### Problem details
Copy, word for word, the lines of the entries below between the one with "metal / vias up / track usage / wire [um]" and the one with "0.658 | 0.312 |", inclusive, and leave out everything else.

### Input
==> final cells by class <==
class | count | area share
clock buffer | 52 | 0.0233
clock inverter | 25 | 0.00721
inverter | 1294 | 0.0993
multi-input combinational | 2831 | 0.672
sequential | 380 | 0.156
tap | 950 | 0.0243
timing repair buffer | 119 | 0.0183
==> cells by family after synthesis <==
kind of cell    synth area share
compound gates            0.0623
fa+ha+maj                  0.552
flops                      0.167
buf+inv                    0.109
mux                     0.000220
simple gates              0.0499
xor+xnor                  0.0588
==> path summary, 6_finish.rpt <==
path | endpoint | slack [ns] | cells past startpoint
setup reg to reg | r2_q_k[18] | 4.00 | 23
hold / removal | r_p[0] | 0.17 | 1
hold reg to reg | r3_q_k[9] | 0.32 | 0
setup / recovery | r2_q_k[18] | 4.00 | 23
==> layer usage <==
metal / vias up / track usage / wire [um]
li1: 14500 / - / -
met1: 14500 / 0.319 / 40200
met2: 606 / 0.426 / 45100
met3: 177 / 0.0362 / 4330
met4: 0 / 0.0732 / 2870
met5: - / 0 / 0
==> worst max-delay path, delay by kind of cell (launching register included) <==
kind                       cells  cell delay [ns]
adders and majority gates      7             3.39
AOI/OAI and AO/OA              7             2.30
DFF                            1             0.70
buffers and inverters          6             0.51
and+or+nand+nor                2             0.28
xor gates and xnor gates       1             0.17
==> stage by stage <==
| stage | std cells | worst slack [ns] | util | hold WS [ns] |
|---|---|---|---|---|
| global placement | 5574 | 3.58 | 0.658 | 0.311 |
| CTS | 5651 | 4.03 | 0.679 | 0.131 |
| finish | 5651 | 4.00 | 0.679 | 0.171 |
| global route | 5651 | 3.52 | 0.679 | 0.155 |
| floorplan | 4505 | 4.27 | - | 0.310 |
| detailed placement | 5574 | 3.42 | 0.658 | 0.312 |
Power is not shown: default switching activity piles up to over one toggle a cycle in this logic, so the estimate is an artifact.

### Result for this task
metal / vias up / track usage / wire [um]
li1: 14500 / - / -
met1: 14500 / 0.319 / 40200
met2: 606 / 0.426 / 45100
met3: 177 / 0.0362 / 4330
met4: 0 / 0.0732 / 2870
met5: - / 0 / 0
==> worst max-delay path, delay by kind of cell (launching register included) <==
kind                       cells  cell delay [ns]
adders and majority gates      7             3.39
AOI/OAI and AO/OA              7             2.30
DFF                            1             0.70
buffers and inverters          6             0.51
and+or+nand+nor                2             0.28
xor gates and xnor gates       1             0.17
==> stage by stage <==
| stage | std cells | worst slack [ns] | util | hold WS [ns] |
|---|---|---|---|---|
| global placement | 5574 | 3.58 | 0.658 | 0.311 |
| CTS | 5651 | 4.03 | 0.679 | 0.131 |
| finish | 5651 | 4.00 | 0.679 | 0.171 |
| global route | 5651 | 3.52 | 0.679 | 0.155 |
| floorplan | 4505 | 4.27 | - | 0.310 |
| detailed placement | 5574 | 3.42 | 0.658 | 0.312 |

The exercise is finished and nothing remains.